INSTRUCTIONS TO FOLLOW | Range to reproduce from the entries below: the line with "clock buffers | 18 | 135.1 | 1.664", the line with "total: 0.00263 / 0.00631 / 3.85 / 0.00368", and every line in between. Give them exactly and give nothing else.

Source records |

──────────────────────────────

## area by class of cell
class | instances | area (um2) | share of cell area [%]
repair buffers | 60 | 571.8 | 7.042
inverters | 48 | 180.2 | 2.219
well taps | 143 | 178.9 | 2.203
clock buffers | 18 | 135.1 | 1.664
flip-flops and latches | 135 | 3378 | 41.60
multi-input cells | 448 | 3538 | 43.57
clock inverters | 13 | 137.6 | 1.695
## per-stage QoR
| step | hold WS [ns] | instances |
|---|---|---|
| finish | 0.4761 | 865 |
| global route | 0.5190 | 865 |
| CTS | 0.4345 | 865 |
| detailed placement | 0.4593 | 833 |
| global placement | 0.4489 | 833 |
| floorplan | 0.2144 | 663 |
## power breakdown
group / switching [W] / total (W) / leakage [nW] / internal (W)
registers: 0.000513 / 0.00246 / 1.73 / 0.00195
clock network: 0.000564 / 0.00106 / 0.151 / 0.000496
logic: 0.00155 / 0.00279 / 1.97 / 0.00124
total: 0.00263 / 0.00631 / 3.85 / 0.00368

──────────────────────────────

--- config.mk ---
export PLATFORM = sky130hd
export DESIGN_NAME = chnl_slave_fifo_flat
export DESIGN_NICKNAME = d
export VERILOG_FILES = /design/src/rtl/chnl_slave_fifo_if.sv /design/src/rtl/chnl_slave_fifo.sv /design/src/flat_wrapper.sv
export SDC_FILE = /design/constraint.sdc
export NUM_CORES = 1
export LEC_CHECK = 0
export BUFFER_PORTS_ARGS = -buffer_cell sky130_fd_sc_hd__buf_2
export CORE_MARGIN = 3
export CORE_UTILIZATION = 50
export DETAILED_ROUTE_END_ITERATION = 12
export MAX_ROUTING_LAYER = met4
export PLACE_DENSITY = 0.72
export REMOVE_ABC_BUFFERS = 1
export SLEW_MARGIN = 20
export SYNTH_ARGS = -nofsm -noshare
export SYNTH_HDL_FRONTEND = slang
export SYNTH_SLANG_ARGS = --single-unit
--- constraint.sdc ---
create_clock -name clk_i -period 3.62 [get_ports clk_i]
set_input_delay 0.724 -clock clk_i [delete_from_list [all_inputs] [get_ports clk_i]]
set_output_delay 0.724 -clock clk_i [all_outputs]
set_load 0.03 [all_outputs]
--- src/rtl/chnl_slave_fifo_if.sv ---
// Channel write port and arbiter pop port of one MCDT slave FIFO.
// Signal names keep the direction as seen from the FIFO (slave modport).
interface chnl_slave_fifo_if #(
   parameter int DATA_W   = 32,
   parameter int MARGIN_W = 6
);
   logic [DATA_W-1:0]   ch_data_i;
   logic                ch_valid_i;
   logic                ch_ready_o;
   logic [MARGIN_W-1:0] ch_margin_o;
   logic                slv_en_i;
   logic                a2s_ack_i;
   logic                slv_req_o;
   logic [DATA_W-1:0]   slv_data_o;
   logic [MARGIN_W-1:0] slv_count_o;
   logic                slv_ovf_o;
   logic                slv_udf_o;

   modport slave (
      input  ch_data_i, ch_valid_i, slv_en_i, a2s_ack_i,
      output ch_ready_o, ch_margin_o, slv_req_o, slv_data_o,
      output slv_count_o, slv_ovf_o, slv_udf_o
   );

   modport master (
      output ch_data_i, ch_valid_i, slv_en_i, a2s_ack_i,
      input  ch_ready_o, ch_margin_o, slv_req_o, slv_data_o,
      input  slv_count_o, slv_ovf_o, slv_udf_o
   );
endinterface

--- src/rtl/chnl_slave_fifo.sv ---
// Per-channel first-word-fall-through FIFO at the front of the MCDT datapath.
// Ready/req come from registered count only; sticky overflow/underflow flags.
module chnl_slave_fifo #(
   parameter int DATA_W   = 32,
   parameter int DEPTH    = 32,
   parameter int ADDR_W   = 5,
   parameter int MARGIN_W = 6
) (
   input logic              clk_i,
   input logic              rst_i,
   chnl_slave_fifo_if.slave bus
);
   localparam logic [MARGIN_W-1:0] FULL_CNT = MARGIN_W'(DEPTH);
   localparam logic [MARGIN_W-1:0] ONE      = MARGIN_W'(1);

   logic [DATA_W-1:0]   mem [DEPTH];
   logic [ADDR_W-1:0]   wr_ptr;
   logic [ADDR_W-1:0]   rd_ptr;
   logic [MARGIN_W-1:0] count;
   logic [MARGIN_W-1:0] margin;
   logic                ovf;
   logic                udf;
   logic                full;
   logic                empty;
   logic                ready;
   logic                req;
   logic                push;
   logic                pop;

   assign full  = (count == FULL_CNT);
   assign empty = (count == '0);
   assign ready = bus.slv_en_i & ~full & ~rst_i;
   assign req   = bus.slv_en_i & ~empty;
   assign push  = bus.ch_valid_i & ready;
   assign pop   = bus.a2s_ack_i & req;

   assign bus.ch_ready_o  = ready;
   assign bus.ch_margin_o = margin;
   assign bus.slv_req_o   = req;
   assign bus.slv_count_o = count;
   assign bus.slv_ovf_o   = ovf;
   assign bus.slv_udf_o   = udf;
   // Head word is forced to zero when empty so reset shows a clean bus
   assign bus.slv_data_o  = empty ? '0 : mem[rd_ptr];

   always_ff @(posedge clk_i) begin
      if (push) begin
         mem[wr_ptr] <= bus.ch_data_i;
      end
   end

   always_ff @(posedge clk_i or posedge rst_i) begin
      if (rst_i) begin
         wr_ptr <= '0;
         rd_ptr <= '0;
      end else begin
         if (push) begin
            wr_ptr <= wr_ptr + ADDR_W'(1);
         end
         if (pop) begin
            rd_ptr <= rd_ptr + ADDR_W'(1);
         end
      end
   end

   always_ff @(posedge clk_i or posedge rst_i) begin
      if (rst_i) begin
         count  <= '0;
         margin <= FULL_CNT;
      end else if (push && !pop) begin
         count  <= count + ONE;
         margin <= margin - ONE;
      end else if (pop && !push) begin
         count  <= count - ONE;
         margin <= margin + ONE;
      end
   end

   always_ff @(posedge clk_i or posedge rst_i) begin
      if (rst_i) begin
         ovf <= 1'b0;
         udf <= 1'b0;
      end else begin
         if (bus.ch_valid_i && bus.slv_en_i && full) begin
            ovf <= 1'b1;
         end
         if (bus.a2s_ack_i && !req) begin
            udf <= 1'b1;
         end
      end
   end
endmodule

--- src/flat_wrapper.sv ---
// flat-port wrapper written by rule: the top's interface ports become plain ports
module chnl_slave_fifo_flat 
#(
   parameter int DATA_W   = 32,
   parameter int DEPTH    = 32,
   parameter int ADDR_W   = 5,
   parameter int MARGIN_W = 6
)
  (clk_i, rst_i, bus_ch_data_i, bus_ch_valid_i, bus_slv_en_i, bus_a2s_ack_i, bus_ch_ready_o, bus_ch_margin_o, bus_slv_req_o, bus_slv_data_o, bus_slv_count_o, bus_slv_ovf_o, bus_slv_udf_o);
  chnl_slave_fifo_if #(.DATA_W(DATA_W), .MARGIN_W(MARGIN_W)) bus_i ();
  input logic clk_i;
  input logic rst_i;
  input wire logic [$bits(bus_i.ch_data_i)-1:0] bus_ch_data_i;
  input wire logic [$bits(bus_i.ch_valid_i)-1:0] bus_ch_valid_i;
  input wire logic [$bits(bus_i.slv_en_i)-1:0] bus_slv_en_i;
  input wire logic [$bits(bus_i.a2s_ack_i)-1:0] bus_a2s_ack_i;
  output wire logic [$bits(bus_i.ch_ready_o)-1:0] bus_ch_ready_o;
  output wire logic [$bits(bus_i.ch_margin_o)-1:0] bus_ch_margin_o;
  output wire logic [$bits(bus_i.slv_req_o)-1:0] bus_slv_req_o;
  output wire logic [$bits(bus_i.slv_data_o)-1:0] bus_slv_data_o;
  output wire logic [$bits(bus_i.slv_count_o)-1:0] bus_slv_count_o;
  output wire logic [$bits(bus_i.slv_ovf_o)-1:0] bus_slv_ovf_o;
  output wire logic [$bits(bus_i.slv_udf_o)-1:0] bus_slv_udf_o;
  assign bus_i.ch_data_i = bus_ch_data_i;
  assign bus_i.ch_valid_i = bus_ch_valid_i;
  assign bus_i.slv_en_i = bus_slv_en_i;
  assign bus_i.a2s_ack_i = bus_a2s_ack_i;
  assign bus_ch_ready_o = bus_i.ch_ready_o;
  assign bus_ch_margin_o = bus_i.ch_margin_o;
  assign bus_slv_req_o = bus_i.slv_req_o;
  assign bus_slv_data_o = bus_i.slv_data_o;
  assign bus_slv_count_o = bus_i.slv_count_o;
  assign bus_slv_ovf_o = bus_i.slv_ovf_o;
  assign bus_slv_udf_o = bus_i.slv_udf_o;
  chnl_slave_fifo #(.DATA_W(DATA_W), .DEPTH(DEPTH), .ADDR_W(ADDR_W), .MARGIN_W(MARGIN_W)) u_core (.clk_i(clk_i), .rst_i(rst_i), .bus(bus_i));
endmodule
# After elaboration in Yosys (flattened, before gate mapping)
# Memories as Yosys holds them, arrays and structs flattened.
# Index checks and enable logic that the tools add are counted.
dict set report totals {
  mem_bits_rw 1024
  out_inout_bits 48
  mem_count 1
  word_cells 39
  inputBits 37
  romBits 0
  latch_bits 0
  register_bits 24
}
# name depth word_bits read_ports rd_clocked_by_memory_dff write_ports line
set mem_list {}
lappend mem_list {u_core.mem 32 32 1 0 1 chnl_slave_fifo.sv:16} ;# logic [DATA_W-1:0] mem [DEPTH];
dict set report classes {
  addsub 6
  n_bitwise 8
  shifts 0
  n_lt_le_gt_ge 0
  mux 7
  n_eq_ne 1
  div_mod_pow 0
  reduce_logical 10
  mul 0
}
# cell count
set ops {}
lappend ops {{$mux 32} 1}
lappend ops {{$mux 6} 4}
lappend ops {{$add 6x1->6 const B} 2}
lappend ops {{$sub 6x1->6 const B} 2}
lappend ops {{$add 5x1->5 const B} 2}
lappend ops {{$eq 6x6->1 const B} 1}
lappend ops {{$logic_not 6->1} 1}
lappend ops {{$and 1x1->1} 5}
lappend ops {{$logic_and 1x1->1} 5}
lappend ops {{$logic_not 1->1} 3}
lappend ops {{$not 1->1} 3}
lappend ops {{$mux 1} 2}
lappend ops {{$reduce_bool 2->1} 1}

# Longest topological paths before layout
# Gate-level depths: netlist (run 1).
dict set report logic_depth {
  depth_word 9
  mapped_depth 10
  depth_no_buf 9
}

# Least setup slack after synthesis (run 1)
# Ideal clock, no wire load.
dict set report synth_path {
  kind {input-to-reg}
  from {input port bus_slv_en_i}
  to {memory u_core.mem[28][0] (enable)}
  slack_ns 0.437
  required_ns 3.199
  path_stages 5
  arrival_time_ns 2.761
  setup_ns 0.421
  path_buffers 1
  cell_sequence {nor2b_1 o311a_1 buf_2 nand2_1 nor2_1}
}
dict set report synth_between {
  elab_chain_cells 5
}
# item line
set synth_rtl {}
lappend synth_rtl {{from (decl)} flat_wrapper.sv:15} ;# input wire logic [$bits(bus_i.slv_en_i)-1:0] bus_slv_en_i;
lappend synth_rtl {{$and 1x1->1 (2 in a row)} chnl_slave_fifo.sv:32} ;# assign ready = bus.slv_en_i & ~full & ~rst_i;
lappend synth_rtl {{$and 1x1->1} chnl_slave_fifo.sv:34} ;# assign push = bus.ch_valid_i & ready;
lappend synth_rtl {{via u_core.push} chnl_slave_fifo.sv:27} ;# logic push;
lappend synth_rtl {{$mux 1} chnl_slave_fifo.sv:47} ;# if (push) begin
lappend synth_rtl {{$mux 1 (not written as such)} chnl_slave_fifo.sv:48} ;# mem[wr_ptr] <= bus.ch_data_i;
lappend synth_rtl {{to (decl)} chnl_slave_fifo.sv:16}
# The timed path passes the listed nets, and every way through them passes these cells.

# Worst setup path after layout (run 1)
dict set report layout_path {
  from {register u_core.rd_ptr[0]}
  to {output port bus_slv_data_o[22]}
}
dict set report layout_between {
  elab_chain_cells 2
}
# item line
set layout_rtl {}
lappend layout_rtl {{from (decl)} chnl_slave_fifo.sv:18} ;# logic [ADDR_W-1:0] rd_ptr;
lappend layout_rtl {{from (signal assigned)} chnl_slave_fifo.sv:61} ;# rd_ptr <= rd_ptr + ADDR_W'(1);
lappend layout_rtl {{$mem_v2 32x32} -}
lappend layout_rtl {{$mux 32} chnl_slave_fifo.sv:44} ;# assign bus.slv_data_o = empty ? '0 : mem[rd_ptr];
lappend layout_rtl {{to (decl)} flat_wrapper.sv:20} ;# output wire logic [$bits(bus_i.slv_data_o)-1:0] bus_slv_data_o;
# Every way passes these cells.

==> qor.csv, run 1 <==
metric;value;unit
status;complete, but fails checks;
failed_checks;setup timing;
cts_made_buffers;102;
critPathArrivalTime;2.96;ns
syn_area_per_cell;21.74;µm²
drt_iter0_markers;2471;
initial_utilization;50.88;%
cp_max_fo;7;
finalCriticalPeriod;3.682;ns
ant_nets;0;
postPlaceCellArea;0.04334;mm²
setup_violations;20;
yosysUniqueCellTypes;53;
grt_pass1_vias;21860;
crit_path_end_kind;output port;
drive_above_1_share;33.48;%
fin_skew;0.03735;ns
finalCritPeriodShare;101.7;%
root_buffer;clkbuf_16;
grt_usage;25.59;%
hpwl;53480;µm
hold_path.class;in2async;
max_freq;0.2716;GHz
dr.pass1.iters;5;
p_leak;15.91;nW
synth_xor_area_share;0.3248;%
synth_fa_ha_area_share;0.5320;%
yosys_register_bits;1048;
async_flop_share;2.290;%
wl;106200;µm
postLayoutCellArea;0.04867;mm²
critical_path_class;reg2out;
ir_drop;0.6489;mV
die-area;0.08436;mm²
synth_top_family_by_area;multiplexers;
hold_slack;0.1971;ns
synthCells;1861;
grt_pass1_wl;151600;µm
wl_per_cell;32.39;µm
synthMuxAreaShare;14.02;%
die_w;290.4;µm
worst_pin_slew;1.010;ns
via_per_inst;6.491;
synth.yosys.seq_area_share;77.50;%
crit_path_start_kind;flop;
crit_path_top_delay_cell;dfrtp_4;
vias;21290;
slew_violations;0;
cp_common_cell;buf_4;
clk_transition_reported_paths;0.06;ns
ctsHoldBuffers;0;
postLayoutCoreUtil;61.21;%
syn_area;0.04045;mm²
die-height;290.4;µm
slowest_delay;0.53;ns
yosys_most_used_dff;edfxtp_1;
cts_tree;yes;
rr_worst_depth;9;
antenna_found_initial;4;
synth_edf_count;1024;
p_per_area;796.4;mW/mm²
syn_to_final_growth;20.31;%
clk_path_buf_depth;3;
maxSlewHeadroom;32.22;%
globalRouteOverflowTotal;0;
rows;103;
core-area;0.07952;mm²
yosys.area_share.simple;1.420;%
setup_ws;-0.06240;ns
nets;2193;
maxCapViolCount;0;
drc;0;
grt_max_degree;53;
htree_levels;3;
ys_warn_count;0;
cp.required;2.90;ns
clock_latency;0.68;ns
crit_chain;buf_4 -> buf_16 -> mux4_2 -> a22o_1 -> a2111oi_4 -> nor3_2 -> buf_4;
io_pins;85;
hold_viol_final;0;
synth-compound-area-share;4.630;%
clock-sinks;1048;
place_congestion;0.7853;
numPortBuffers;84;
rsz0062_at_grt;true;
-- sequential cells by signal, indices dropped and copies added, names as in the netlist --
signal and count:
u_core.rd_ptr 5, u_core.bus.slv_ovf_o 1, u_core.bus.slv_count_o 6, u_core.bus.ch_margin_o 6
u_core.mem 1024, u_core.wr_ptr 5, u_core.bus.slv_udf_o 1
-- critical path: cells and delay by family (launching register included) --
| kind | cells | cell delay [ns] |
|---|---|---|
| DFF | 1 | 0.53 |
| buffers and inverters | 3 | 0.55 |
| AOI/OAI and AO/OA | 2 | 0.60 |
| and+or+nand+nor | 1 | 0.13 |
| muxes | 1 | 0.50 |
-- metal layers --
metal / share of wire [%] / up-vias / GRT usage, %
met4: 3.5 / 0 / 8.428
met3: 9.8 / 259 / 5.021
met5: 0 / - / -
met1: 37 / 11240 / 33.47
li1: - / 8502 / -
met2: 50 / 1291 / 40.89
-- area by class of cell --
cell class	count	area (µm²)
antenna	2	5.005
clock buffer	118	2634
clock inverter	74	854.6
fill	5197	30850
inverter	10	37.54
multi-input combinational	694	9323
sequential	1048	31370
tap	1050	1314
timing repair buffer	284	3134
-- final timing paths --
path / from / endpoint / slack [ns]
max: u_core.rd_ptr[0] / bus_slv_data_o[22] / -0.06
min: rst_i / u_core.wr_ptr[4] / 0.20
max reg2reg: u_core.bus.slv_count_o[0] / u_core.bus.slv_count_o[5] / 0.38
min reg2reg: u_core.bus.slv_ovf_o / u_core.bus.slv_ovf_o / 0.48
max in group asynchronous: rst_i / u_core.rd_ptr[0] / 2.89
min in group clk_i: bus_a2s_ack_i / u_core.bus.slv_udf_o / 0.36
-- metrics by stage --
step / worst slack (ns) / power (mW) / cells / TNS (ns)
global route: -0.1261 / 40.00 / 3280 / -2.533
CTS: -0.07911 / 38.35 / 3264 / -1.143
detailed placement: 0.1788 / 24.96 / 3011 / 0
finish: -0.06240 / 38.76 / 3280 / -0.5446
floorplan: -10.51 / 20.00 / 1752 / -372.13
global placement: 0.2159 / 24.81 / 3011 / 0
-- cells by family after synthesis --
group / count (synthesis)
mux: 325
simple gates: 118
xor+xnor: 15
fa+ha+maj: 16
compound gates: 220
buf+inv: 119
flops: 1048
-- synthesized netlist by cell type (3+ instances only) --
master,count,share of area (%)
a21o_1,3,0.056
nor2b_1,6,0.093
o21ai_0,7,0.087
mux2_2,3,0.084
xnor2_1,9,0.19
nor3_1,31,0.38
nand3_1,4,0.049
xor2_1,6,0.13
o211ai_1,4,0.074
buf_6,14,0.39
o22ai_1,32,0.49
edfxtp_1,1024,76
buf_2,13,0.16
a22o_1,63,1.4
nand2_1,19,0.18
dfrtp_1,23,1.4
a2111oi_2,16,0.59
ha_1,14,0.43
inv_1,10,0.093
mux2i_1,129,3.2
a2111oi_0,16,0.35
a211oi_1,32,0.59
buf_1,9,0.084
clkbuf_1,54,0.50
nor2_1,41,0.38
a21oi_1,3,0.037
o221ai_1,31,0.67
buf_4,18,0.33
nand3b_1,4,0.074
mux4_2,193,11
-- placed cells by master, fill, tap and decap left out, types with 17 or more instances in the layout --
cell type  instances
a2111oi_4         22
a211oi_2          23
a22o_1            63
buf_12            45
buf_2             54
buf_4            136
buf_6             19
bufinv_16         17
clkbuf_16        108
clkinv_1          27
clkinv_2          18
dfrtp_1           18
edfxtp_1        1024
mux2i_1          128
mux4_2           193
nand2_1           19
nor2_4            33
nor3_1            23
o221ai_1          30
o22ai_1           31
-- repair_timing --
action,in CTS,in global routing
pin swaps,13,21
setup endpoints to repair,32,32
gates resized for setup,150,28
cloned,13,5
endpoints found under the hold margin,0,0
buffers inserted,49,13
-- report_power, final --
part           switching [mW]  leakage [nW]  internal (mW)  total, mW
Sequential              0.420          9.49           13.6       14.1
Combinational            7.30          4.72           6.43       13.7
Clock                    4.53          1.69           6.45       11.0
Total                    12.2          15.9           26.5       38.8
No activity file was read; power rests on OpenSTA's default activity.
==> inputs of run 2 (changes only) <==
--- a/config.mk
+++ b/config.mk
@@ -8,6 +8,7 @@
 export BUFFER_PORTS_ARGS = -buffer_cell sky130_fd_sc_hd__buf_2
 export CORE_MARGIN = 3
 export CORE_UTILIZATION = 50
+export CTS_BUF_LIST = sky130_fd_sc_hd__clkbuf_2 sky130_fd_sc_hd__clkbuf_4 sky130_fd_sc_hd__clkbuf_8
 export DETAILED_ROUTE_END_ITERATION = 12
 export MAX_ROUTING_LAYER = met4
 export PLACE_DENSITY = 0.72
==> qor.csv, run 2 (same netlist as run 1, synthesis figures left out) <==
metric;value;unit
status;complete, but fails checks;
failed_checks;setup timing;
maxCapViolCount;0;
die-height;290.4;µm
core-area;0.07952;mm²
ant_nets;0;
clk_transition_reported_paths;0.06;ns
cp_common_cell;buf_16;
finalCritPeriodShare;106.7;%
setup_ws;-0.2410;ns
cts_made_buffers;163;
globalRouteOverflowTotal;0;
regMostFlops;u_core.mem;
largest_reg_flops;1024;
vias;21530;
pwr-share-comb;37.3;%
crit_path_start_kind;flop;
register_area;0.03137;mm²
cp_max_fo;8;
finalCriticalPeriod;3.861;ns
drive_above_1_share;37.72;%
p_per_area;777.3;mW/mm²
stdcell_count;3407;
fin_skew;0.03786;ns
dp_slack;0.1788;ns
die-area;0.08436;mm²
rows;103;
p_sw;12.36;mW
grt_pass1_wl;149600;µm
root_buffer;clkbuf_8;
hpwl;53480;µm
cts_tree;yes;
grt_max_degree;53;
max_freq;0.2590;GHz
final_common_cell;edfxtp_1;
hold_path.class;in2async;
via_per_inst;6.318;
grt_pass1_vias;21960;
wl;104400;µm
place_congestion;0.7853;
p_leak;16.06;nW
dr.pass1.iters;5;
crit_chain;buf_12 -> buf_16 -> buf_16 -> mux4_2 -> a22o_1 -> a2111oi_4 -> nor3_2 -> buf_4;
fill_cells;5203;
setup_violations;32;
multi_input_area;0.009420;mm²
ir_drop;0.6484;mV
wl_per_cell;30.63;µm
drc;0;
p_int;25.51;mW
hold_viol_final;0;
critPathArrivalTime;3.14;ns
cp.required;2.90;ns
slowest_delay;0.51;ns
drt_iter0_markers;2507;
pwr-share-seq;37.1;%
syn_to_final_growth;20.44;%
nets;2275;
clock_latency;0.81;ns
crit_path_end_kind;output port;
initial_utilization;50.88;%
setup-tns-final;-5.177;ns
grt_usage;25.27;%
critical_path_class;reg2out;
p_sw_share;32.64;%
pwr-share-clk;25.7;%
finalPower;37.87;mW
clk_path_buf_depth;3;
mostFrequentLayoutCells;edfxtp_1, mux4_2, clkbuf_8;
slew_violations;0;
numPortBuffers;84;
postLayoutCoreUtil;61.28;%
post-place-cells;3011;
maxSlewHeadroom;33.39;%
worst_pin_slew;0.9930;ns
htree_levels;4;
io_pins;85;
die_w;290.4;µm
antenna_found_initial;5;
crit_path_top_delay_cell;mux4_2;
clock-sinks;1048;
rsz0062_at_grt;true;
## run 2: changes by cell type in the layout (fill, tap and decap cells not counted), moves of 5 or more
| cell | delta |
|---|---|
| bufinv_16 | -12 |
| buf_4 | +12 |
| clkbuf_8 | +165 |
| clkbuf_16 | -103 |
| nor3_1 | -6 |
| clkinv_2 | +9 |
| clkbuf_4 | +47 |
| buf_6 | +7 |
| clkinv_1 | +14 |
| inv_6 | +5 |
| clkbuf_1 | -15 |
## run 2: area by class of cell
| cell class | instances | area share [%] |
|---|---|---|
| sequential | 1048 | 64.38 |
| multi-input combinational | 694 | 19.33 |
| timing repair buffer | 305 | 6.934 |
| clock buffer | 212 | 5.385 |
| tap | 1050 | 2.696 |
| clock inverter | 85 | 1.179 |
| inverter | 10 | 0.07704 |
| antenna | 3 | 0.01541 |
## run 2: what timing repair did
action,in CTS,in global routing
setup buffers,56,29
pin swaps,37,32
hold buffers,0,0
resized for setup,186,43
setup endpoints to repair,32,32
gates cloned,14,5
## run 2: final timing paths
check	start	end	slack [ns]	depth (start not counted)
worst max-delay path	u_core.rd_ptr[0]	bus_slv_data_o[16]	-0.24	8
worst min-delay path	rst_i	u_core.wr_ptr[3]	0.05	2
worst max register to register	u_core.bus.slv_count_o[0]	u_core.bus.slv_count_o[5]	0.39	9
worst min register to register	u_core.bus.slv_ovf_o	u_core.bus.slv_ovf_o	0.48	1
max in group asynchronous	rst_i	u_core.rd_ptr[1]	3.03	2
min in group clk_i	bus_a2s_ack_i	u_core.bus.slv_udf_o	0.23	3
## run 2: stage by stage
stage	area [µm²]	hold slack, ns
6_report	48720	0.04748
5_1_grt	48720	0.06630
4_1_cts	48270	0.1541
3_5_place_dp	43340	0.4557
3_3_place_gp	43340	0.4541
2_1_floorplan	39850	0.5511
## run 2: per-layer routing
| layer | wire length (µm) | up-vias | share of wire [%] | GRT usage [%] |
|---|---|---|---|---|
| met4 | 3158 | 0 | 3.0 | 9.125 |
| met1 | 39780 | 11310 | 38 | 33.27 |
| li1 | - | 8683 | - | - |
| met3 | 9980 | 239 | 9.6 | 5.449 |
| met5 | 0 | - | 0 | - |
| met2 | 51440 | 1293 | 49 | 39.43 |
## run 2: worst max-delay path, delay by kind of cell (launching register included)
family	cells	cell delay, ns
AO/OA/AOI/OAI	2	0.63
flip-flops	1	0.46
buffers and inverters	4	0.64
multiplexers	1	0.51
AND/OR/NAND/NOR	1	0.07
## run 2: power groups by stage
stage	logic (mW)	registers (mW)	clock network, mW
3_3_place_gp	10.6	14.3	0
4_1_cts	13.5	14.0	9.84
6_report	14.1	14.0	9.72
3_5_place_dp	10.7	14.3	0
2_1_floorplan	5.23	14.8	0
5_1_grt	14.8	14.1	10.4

──────────────────────────────

RESPONSE TO THIS EXERCISE |
clock buffers | 18 | 135.1 | 1.664
flip-flops and latches | 135 | 3378 | 41.60
multi-input cells | 448 | 3538 | 43.57
clock inverters | 13 | 137.6 | 1.695
## per-stage QoR
| step | hold WS [ns] | instances |
|---|---|---|
| finish | 0.4761 | 865 |
| global route | 0.5190 | 865 |
| CTS | 0.4345 | 865 |
| detailed placement | 0.4593 | 833 |
| global placement | 0.4489 | 833 |
| floorplan | 0.2144 | 663 |
## power breakdown
group / switching [W] / total (W) / leakage [nW] / internal (W)
registers: 0.000513 / 0.00246 / 1.73 / 0.00195
clock network: 0.000564 / 0.00106 / 0.151 / 0.000496
logic: 0.00155 / 0.00279 / 1.97 / 0.00124
total: 0.00263 / 0.00631 / 3.85 / 0.00368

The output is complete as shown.